Nearly two years ago, I wrote a post for this blog in which I commended President Obama's early efforts to build strong relationships through genuine dialogue with supporters and opponents alike. During the transition period, his outreach to political adversaries suggested he was determined to break down some of the destructive polarization that had paralyzed our political system, and I was both impressed and hopeful.

I have been regretting the naiveté of my early burst of optimism ever since. Contrary to what I had expected, the president's first term has been marked, not by a new era of post-partisan cooperation, but instead by even more caustic dysfunction than before. The president seemed to deal exclusively with congressional Democrats as major legislation was rammed through with no bipartisan support.

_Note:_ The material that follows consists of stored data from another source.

[config.mk]
export PLATFORM = sky130hd
export DESIGN_NAME = keypad_scan
export DESIGN_NICKNAME = d
export VERILOG_FILES = /design/src/rtl/keypad_scan.sv
export SDC_FILE = /design/constraint.sdc
export NUM_CORES = 1
export LEC_CHECK = 0
export BUFFER_PORTS_ARGS = -buffer_cell sky130_fd_sc_hd__buf_2
export CORE_ASPECT_RATIO = 0.75
export CORE_MARGIN = 3
export CORE_UTILIZATION = 30
export CTS_CLUSTER_SIZE = 12
export DETAILED_ROUTE_END_ITERATION = 7
export GPL_TIMING_DRIVEN = 0
export PLACE_DENSITY_LB_ADDON = 0.05
export SYNTH_ARGS = -nofsm -noshare
export SYNTH_HDL_FRONTEND = slang
export SYNTH_SLANG_ARGS = --single-unit
[constraint.sdc]
create_clock -name clk -period 3.7 [get_ports clk]
set_input_delay 0.37 -clock clk [delete_from_list [all_inputs] [get_ports clk]]
set_output_delay 0.37 -clock clk [all_outputs]
set_load 0.01 [all_outputs]
[src/rtl/keypad_scan.sv]
// keypad_scan: 4x4 matrix keypad scanner and debouncer.
//
// Drives one active-low row line at a time and samples the active-low column
// lines once per row dwell period (the "sample tick"). The first low column
// it finds locks the scanner onto that row. The key is accepted after
// DEBOUNCE_N consecutive low samples, which emits a one-cycle press pulse.
// It is reported as held until DEBOUNCE_N consecutive high samples have been
// seen, and then a one-cycle release pulse is emitted. While the scanner is
// locked, keys in other rows are invisible because their rows are not driven.
//
// flag_pressed encoding: 00 idle, 01 press pulse, 10 held, 11 release pulse.
// keyword keeps the code of the last accepted key until the next press or
// a reset.
module keypad_scan #(
  parameter int SCAN_DIV   = 50000,  // clk cycles per row dwell, >= 4
  parameter int DEBOUNCE_N = 8       // identical samples to accept, 2..255
) (
  input  logic       clk,
  input  logic       rst,
  output logic [3:0] LINE,
  input  logic [3:0] COLLUMMN,
  output logic [3:0] keyword,
  output logic [1:0] flag_pressed
);

  localparam int               DIV_W    = $clog2(SCAN_DIV);
  localparam logic [DIV_W-1:0] DIV_LAST = DIV_W'(SCAN_DIV - 1);
  localparam logic [7:0]       DEB_LAST = 8'(DEBOUNCE_N);

  typedef enum logic [1:0] {
    SCAN,       // rotating through the rows, looking for a low column
    DEB_PRESS,  // row locked, counting consecutive low samples
    HELD,       // key accepted, waiting for the column to go high
    DEB_REL     // counting consecutive high samples
  } state_t;

  typedef enum logic [1:0] {
    FLAG_IDLE    = 2'b00,
    FLAG_PRESS   = 2'b01,
    FLAG_HELD    = 2'b10,
    FLAG_RELEASE = 2'b11
  } flag_t;

  // Candidate key: the row that was driven and the column that was seen low.
  typedef struct packed {
    logic [1:0] row;
    logic [1:0] col;
  } cand_t;

  // Synchronised column inputs.
  logic [3:0]       col_meta;
  logic [3:0]       col_s;

  // Row dwell timer.
  logic [DIV_W-1:0] div_cnt;
  logic             sample_tick;

  // Scanner and debounce state.
  state_t           state_q, state_d;
  logic [1:0]       row_q, row_d;
  cand_t            cand_q, cand_d;
  logic [7:0]       deb_cnt_q, deb_cnt_d;
  logic [3:0]       keyword_q, keyword_d;
  flag_t            flag_q, flag_d;

  // Decoded views of the sampled columns.
  logic             hit_any;
  logic [1:0]       hit_col;
  logic             cand_low;
  logic [7:0]       deb_inc;
  logic             deb_done;

  // Maps a (row, column) position to the code printed on the keypad.
  function automatic logic [3:0] key_code(input cand_t k);
    logic [3:0] code;
    code = 4'd0;
    case ({k.row, k.col})
      4'h0: code = 4'd1;
      4'h1: code = 4'd2;
      4'h2: code = 4'd3;
      4'h3: code = 4'd10;
      4'h4: code = 4'd4;
      4'h5: code = 4'd5;
      4'h6: code = 4'd6;
      4'h7: code = 4'd11;
      4'h8: code = 4'd7;
      4'h9: code = 4'd8;
      4'hA: code = 4'd9;
      4'hB: code = 4'd12;
      4'hC: code = 4'd14;
      4'hD: code = 4'd0;
      4'hE: code = 4'd15;
      4'hF: code = 4'd13;
      default: code = 4'd0;
    endcase
    return code;
  endfunction

  // Two-flop synchroniser for the asynchronous column inputs.
  // NOTE: non-blocking assignments make every flop load the value it saw
  // before the edge, which is what makes this a two-stage pipeline at all.
  always_ff @(posedge clk or posedge rst) begin
    if (rst) begin
      col_meta <= 4'b1111;
      col_s    <= 4'b1111;
    end else begin
      col_meta <= COLLUMMN;
      col_s    <= col_meta;
    end
  end

  // Row dwell timer. It wraps every SCAN_DIV cycles and its last count is
  // the sample tick.
  always_ff @(posedge clk or posedge rst) begin
    if (rst) begin
      div_cnt <= '0;
    end else if (sample_tick) begin
      div_cnt <= '0;
    end else begin
      div_cnt <= div_cnt + DIV_W'(1);
    end
  end

  assign sample_tick = (div_cnt == DIV_LAST);

  // Column decode. The lowest low column wins when several are low.
  always_comb begin
    hit_any = (col_s != 4'b1111);
    if (!col_s[0]) begin
      hit_col = 2'd0;
    end else if (!col_s[1]) begin
      hit_col = 2'd1;
    end else if (!col_s[2]) begin
      hit_col = 2'd2;
    end else begin
      hit_col = 2'd3;
    end
  end

  assign cand_low = ~col_s[cand_q.col];
  assign deb_inc  = deb_cnt_q + 8'd1;
  assign deb_done = (deb_inc == DEB_LAST);

  // Next-state, debounce counting and status flag. Nothing moves except on
  // a sample tick, apart from the flag, which drops back after one cycle.
  // NOTE: every signal gets its default first, so no path leaves a value
  // unassigned and no latch can be inferred.
  always_comb begin
    state_d   = state_q;
    row_d     = row_q;
    cand_d    = cand_q;
    deb_cnt_d = deb_cnt_q;
    keyword_d = keyword_q;
    flag_d    = FLAG_IDLE;

    if (sample_tick) begin
      case (state_q)
        SCAN: begin
          if (!hit_any) begin
            row_d = row_q + 2'd1;
          end else begin
            cand_d    = '{row: row_q, col: hit_col};
            deb_cnt_d = 8'd1;
            state_d   = DEB_PRESS;
          end
        end
        DEB_PRESS: begin
          if (!cand_low) begin
            // Bounce or glitch: drop the candidate and resume scanning
            // from the same row.
            deb_cnt_d = 8'd0;
            state_d   = SCAN;
          end else if (deb_done) begin
            keyword_d = key_code(cand_q);
            deb_cnt_d = 8'd0;
            state_d   = HELD;
            flag_d    = FLAG_PRESS;
          end else begin
            deb_cnt_d = deb_inc;
          end
        end
        HELD: begin
          if (!cand_low) begin
            deb_cnt_d = 8'd1;
            state_d   = DEB_REL;
          end
        end
        DEB_REL: begin
          if (cand_low) begin
            // The contact closed again before the release was accepted.
            deb_cnt_d = 8'd0;
            state_d   = HELD;
          end else if (deb_done) begin
            deb_cnt_d = 8'd0;
            row_d     = row_q + 2'd1;
            state_d   = SCAN;
            flag_d    = FLAG_RELEASE;
          end else begin
            deb_cnt_d = deb_inc;
          end
        end
        default: begin
          state_d = SCAN;
        end
      endcase
    end

    // Outside the pulse cycles, the flag reports held for as long as a key
    // is accepted.
    if (flag_d == FLAG_IDLE && (state_d == HELD || state_d == DEB_REL)) begin
      flag_d = FLAG_HELD;
    end
  end

  // Scanner state, candidate key, debounce count and registered outputs.
  always_ff @(posedge clk or posedge rst) begin
    if (rst) begin
      state_q   <= SCAN;
      row_q     <= 2'd0;
      cand_q    <= '0;
      deb_cnt_q <= 8'd0;
      keyword_q <= 4'd0;
      flag_q    <= FLAG_IDLE;
    end else begin
      state_q   <= state_d;
      row_q     <= row_d;
      cand_q    <= cand_d;
      deb_cnt_q <= deb_cnt_d;
      keyword_q <= keyword_d;
      flag_q    <= flag_d;
    end
  end

  // Active-low row drive. Exactly one line is low, chosen by the row register.
  always_comb begin
    LINE = 4'b1110;
    case (row_q)
      2'd0: LINE = 4'b1110;
      2'd1: LINE = 4'b1101;
      2'd2: LINE = 4'b1011;
      2'd3: LINE = 4'b0111;
      default: LINE = 4'b1110;
    endcase
  end

  assign keyword      = keyword_q;
  assign flag_pressed = flag_q;

endmodule
# Word-level counts from Yosys, hierarchy flattened
# Memory sizes are Yosys's and may differ from the RTL's. A register that Yosys moved wholly into a read port is not among the register bits.
# Index checks and enable logic that the tools add are counted.
word_totals:
  romBits: 64
  output_inout_bits: 10
  reg_bits: 42
  word_cells: 73
  inputBits: 6
  memories: 1
memory_table:
  columns: ["memory", "depth", "word_bits", "read_ports", "rd_clocked_by_memory_dff", "write_ports", "line", "source"]
  rows:
  - ["(no name shown)", 16, 4, 1, 1, 0, "77", "case ({k.row, k.col})"]
op_classes:
  reduce_logical: 10
  n_bitwise: 1
  eq_ne: 16
  n_addsub: 3
  magnitude_cmp: 1
  muxes: 32
op_table:
  columns: ["operator", "count"]
  rows:
  - ["8-bit two-way mux", 5]
  - ["2-bit two-way mux", 16]
  - ["8-bit one-hot mux with 4 select lines", 1]
  - ["16-bit by 1-bit adder with 16-bit output, second input constant", 1]
  - ["16-bit equality test, second input constant", 1]
  - ["16-bit two-way mux", 1]
  - ["4-bit one-hot mux with 4 select lines", 1]
  - ["2-bit equality test, second input constant", 6]
  - ["2-bit inequality test, second input constant", 5]
  - ["8-bit by 1-bit adder with 8-bit output, second input constant", 1]
  - ["8-bit by 4-bit equality test with 1-bit output, second input constant", 1]
  - ["2-bit one-hot mux with 2 select lines", 2]
  - ["2-bit one-hot mux with 4 select lines", 1]
  - ["2-bit logical NOT", 3]
  - ["3-bit AND reduction", 2]
  - ["5-bit AND reduction", 1]
  - ["2-bit by 1-bit equality test with 1-bit output, second input constant", 2]
  - ["1-bit two-way mux", 4]
  - ["4-bit inequality test, second input constant", 1]
  - ["4-bit AND reduction", 1]
  - ["2-bit by 3-bit less-than comparator with 1-bit output, second input constant", 1]
  - ["2-bit by 1-bit adder with 2-bit output, second input constant", 1]
  - ["1-bit binary-select mux with 2-bit select", 1]
  - ["2-bit nonzero test", 1]
  - ["other kinds (3)", 3]

# Logic depth before layout (Yosys ltp)
# Gate-level depths: netlist of run 1.
depth:
  ltp_word: 10
  depth_mapped: 8
  ltp_nobuf: 6

# Worst setup path before layout of run 1
# Ideal clock, no wire load.
synth_timing:
  path_kind: "register to register"
  startpoint: "reg deb_cnt_q[0]"
  endpoint: "reg keyword_q[0] (netlist: keyword[0])"
  n_path_buf: 0
  path_stages_with_launch: 7
  setup_slack_ns: 1.306
  required_ns: 3.575
  arrival_ns: 2.269
  cell_sequence: "dfrtp_1 ha_1 or3_1 a211oi_1 o2111ai_1 or3_4 mux2_4"
synth_via:
  elab_chain_cells: 3
synth_rtl:
  columns: ["item", "line", "source"]
  rows:
  - ["start: declaration", "62", "logic [7:0] deb_cnt_q, deb_cnt_d;"]
  - ["start signal: assignment", "228", "deb_cnt_q <= deb_cnt_d;"]
  - ["8-bit by 1-bit adder with 8-bit output", "141", "assign deb_inc = deb_cnt_q + 8'd1;"]
  - ["8-bit by 4-bit equality test with 1-bit output", "142", "assign deb_done = (deb_inc == DEB_LAST);"]
  - ["4-bit AND reduction (no source line)", null, null]
  - ["end: declaration", "63", "logic [3:0] keyword_q, keyword_d;"]
# No other way between the ends.
# A chain may end at the register's enable or synchronous reset.

# Final worst setup path of run 1
layout_timing:
  startpoint: "reg deb_cnt_q[0]"
  endpoint: "reg keyword_q[1] (netlist: keyword[1])"
# Same word-level chain as after synthesis.

==> results of run 1 <==
critical path: cells and delay by family, from the launching register on:
kind / cells / cell delay, ns
mux: 1 / 0.31
compound gates: 2 / 0.66
flops: 1 / 0.46
fa+ha+maj: 1 / 0.33
simple gates: 2 / 0.83
what timing repair did:
action | 4_1_cts | 5_1_grt
setup endpoints to repair | 0 | 0
hold buffers | 1 | 0
hold endpoints to repair | 5 | 0
metrics by stage:
stage	utilization, %	std cells
final	35.7	345
after global routing	35.7	345
after CTS	35.7	345
after detailed placement	34.3	336
after global placement	34.0	335
after floorplan	-	219
power groups by stage:
stage                     combinational (mW)  clock (mW)  sequential [mW]
after floorplan                       0.0108           0            0.522
after global placement                0.0178           0            0.522
after detailed placement              0.0207           0            0.522
after CTS                             0.0214       0.345            0.513
after global routing                  0.0238       0.363            0.514
final                                 0.0204       0.321            0.513
logic make-up after synthesis:
family	Yosys count
multiplexers	13
AND/OR/NAND/NOR	74
adder cells (fa/ha/maj)	11
AO/OA/AOI/OAI	40
XOR/XNOR	14
flip-flops	46
buffers and inverters	21
state kept, by name, indices dropped and copies added, names as in the netlist:
| signal | flops |
|---|---|
| col_meta | 4 |
| cand_q | 4 |
| state_q | 2 |
| deb_cnt_q | 8 |
| flag_pressed | 2 |
| div_cnt | 16 |
| keyword | 4 |
| row_q | 2 |
| col_s | 4 |
worst max-delay path by stage:
stage,to,cells after the start,slack [ns]
6_report,keyword[1],6,1.00
4_1_cts,keyword[1],6,1.03
3_3_place_gp,keyword[1],6,1.03
3_5_place_dp,keyword[0],6,1.05
5_1_grt,keyword[2],6,0.87
2_1_floorplan,keyword[0],6,1.31
cell usage in the layout (no fill, tap or decap), drive strengths merged, types with 5 or more instances in the layout:
cell    instances
nand4           6
mux2            8
nor2           19
dfrtp          38
nand2          14
clkbuf          8
o21ai          16
nor3            5
ha             11
xor2           10
inv            15
dfstp           8
nand3          10
buf            19
per-layer routing:
layer / part of all wire [%] / vias up / global-route usage, %
met4: 0.29 / 0 / 3.40
met2: 39 / 21 / 16.3
met3: 3.1 / 2 / 2.80
li1: - / 827 / -
met5: 0 / - / 0
met1: 58 / 800 / 19.2
cell type report:
| cell class | instances | share of cell area, % |
|---|---|---|
| plain buffers | 6 | 0.940 |
| multi-input cells | 152 | 41.2 |
| well taps | 101 | 4.75 |
| repair buffers | 17 | 3.95 |
| clock buffers | 5 | 2.58 |
| clock inverters | 3 | 0.893 |
| flip-flops and latches | 46 | 43.6 |
| inverters | 15 | 2.11 |
==> summary.md, run 1 <==
| Metric | Value |
|---|---|
| Post-synth top cells | `38 x dfrtp_1, 19 x nor2_1, 16 x o21ai_0` |
| CP max stage cell | `dfrtp_1` |
| Post-route ant nets | `0` |
| Worst setup SP type | `flop` |
| Cell area after layout | `about 2700 um^2` |
| Max Fclk | `0.370 GHz` |
| Final hold vios | `0` |
| Initial antenna violation count | `0` |
| Rel. slew slack | `51.7%` |
| Clk slew on worst S/H paths | `about 0.10 ns` |
| Register Area | `1160 um^2` |
| Yosys cell types | `48` |
| Total power | `about 0.85 mW` |
| Flop2flop setup slack | `around 1.0 ns` |
| Synthesized cell area | `2340 um^2` |
| Fill cells | `755` |
| Switching share of power | `23.7%` |
| PnR worst setup slack | `1.00 ns` |
| Wirelength per Cell | `13.9 um` |
| Post-layout net count | `260` |
| Pwr dens | `321 nW/um^2` |
| Mux contribution to synthesized area | `7.17%` |
| DRT Pass-1 Iters | `4` |
| Root Driver | `clkbuf_8` |
| Total negative slack | `0 ns` |
| Ranking of synthesized cells by area | `dfrtp_1 41%, dfstp_2 9.0%, ha_1 5.9%, xor2_1 3.7%, o21ai_0 3.4%` |
| Port Buf Inserts | `15` |
| Gr ovfl total | `0` |
| Worst r2r src | `deb_cnt_q[0]` |
| R2r endpoint | `keyword[1]` |
| Starting Density | `between 30% and 40%` |
| Final wirelength | `4790 um` |
| Num Clock Sinks | `46` |
| Yosys Warn Count | `0` |
| Crit path capture type | `flop` |
| Sequential share of power | `60.0%` |
| Worst-path fanout max | `7` |
| Synth Area in XOR/XNOR | `under 10%` |
| Worst Max-Slew Pin Slew | `0.722 ns` |
| CP peak stage delay | `roughly 0.46 ns` |
| Multi-input logic area | `1100 um^2` |
| Hold path cells | `1` |
| First-pass GRT wire length | `8420 um` |
| Share of cells above drive strength 1 | `19.7%` |
| Unrepaired setup endpoints after global routing | `no` |
| Final Cycle Share | `72.9%` |
| Max Buffers Root-to-Sink | `2` |
| Seq/Total Area, Yosys | `between 40% and 50%` |
| Placed wire-length estimate | `3390 um` |
| Syn Nets | `around 240` |
| Max_cap viols | `0` |
| Most common cell in the netlist | `dfrtp_1` |
| Worst EP arrival | `2.89 ns` |
| Vias after detailed routing | `1650` |
| Internal power | `roughly 0.65 mW` |
| Hold path endpoint | `col_meta[2]` |
| WS Path Type | `reg2reg` |
| DRC viols | `0` |
| Main combinational cell family by area after synthesis | `simple AND/OR/NAND/NOR gates` |
| Area Overhead vs Synth | `13.9%` |
| Iteration-0 DRC Markers | `59` |
| Vias in the first global route | `1621` |
| Syn Area/Cell | `10.7 um^2` |
| Post_cts resized | `0` |
| Leakage | `roughly 1.2 nW` |
| Die H | `82.5 um` |
| Worst Path Required | `3.89 ns` |
| Net load switching power | `0.202 mW` |
| FFs w/ async S/R, synth | `100%` |
| Clk_skew | `between 0.01 and 0.015 ns` |
| Hold_ws | `~0.15 ns` |
| Post-CTS setup buffers | `0` |
| Io pins | `16` |
| Outcome | `complete, no violations` |
| Largest area contributor in the netlist | `dfrtp_1` |
| Clock power frac | `37.6%` |
| Vias/cell | `4.78` |
| Number of diodes | `0` |
| Combinational Power Share | `2.4%` |
| Worst slack at placement | `1.05 ns` |
| Final slew viol count | `0` |
| Die area | `8900 um^2` |
| Worst-Skew Late Latency | `0.30 ns` |
| Post-synth top area share | `40.7%` |
| Ys flop type | `dfrtp_1` |
| Rows | `27` |
| Placeable Area | `7470 um^2` |
| Cells on worst reg2reg path | `6` |
| H-tree Lvls | `2` |
| Setup-failing EPs final | `0` |
| Number of synthesized flops with an enable pin | `0` |
| Largest net degree at the start of global routing | `35` |
| CTS buffer count | `5` |
| Clock period minus worst slack | `2.70 ns` |
| Adder-cell share of the synthesized area | `5.89%` |
| VDD IR max | `0.199 mV` |
| Synth Area in Compound Gates | `between 10% and 20%` |
| HP Class | `in2reg` |
| Cell count after synthesis | `roughly 220` |
| Hold wc startpoint | `COLLUMMN[2]` |
| GRT Overall Usage | `12.2%` |
| CTS tree | `built` |
| Simple-gate share of the synthesized area | `17.4%` |
| Crit path from | `deb_cnt_q[0]` |
| Seq cells post-synth | `46` |
| Die X | `108 um` |
| Critical Path, Cell by Cell | `ha_1 -> or3_1 -> a211oi_1 -> o2111ai_1 -> or3_4 -> mux2_4` |
| Area post-placement | `2560 um^2` |
| Final GP Congestion | `0.761` |
(Power assumes the default switching activity.)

Now, faced with the reality that Republicans have won greater power in the mid-term elections, suddenly the president has cut a deal with Republicans over taxes and unemployment benefits, only to find he is being attacked from the left within his own party. Seems like the guy can't win.

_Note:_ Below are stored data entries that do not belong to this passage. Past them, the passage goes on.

--- src/rtl/gen_stream_pkg.sv ---
// Shared definitions for the generator-stream sink and its pacing helper.
//   sink_state_t : sink control states
//   DEF_*        : default widths for the sink's data, accumulator and counter
//   add_ovf      : two's-complement add overflow from the three sign bits
package gen_stream_pkg;

    typedef enum logic [1:0] {
        IDLE   = 2'd0,
        LAUNCH = 2'd1,
        RUN    = 2'd2,
        FINISH = 2'd3
    } sink_state_t;

    localparam int DEF_WIDTH     = 32;
    localparam int DEF_ACC_WIDTH = 32;
    localparam int DEF_CNT_WIDTH = 16;

    // a, b: operand sign bits; s: result sign bit.
    function automatic logic add_ovf(input logic a, input logic b, input logic s);
        return (a == b) && (s != a);
    endfunction

endpackage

Many business leaders feel the same way. It's easy to say businesses should build strong relationships with all their key stakeholders. But in the real world, the interests of those stakeholders often conflict. What you might wish to do to strengthen a relationship with one often would create a wider rift with another.

This doesn't mean one should quit trying. Generally, even where interests seem unalterably in conflict, there is at least a kernel of common interest as well.

When I was at Aetna, for example, we found that the financial interests of our customers – businesses who wanted health care costs to be controlled – and doctors – who wanted to be paid more for their services – were in direct conflict. But we also found that the customers wanted their employees to be healthy and productive, and doctors wanted to keep people healthy.

We used that common interest to build policies and programs where both employers and doctors felt their interests were being advanced. Neither side was ever completely happy, but both sides often found something to like.

I'm not saying President Obama could find common ground in Washington with a little more effort. But I do think most businesses can, with a little creative listening and dialogue, find constructive ways to build strong relationships with stakeholders whose interests seem diametrically opposed.